Il Re della Pernacchia in Terra di Pirandello
Proprio la consapevolezza del suo potere demistificatorio contro le convenzioni tradizionali ma anche contro una quotidianità che intendeva escluderlo, aveva spinto Peppuccio Agrò, a farsi inarrivabile maestro della pernacchia. E a diventare, di fatto, il Re della Pernacchia in Terra di Pirandello: a Porto Empedocle.
Per comprendere il perché di questa vocazione bisogna prima raccontare che con Peppuccio Agrò, di mestiere “sbriga-faccende”, madre natura era stata tutt’altro che benevola. Fisicamente si presentava con un testone enorme su un torso grossomodo normale. Ma con gambe cortissime che lo facevano apparire nano.

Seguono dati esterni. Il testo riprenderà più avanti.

<file path="config.mk">
export PLATFORM = sky130hd
export DESIGN_NAME = prio_encoder_8x3_seq
export DESIGN_NICKNAME = d
export VERILOG_FILES = /design/src/rtl/prio_encoder_8x3_seq.sv
export SDC_FILE = /design/constraint.sdc
export NUM_CORES = 1
export LEC_CHECK = 0
export CAP_MARGIN = 0
export CORE_MARGIN = 4
export CORE_UTILIZATION = 36
export CTS_CLUSTER_SIZE = 12
export DETAILED_ROUTE_END_ITERATION = 8
export PLACE_DENSITY = 0.71
export SLEW_MARGIN = 40
export SYNTH_ARGS = -nofsm -noshare
export SYNTH_HDL_FRONTEND = slang
export SYNTH_SLANG_ARGS = --single-unit
</file>
<file path="constraint.sdc">
create_clock -name clk -period 1.9 [get_ports clk]
set_input_delay 0.38 -clock clk [delete_from_list [all_inputs] [get_ports clk]]
set_output_delay 0.38 -clock clk [all_outputs]
set_load 0.01 [all_outputs]
</file>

Una condizione che appunto l’escludeva da una vita normale e lo esponeva ai commenti sarcastici in un mondo, all’epoca, privo dei valori che abbiamo oggi. Per fortuna sua, quella deformità era accompagnata da un’intelligenza e una furbizia che non avevano pari. Un’intelligenza che l’aveva portato ad elaborare le sue difficoltà trasformandole in potentissimo strumento di irrisione delle abitudini o usanze cittadine.
I bersagli del “Re”
I suoi bersagli erano soprattutto i potenti locali o quanti lo guardavano con sufficienza non degnandolo di quella considerazione dovuta a persone comuni. E la pernacchia, con possenti sonorità che riusciva a modulare con un’abilità straordinaria, ferivano i timpani. Era lo strumento principe del quale il nostro faceva un uso perfino spregiudicato.
Guai, infatti, a chi aveva avuto a ridire sui suoi comportamenti o a chi aveva, anche involontariamente, fatto apprezzamenti poco opportuni sulla sua persona. Perché correva il rischio di ritrovarsi spernacchiato a tal punto da fargli perdere la comune compostezza.
Guai anche ai politici verso i quali la sua pungente ironia e le pernacchie conseguenti potevano ridicolizzare comizi o discorsi suscitando le crasse risate della gente. Guai anche alle donne, nei confronti delle quali nutriva una sorta di risentimento visto che dalle loro grazie appariva escluso. Non era infatti insolito che prendesse di mira qualche bellezza locale bersagliandola con quelle inurbane sonorità fino a turbarne lo studiato decoro.
Insomma Peppuccio veniva da tanti considerato un vero e proprio castigo di Dio per la vita ordinaria del Paese. Ma nonostante tutto riusciva simpatico ai più.
Infatti, quando venne meno ancor giovane e solo, dietro al suo feretro si mosse una folla commossa mai vista.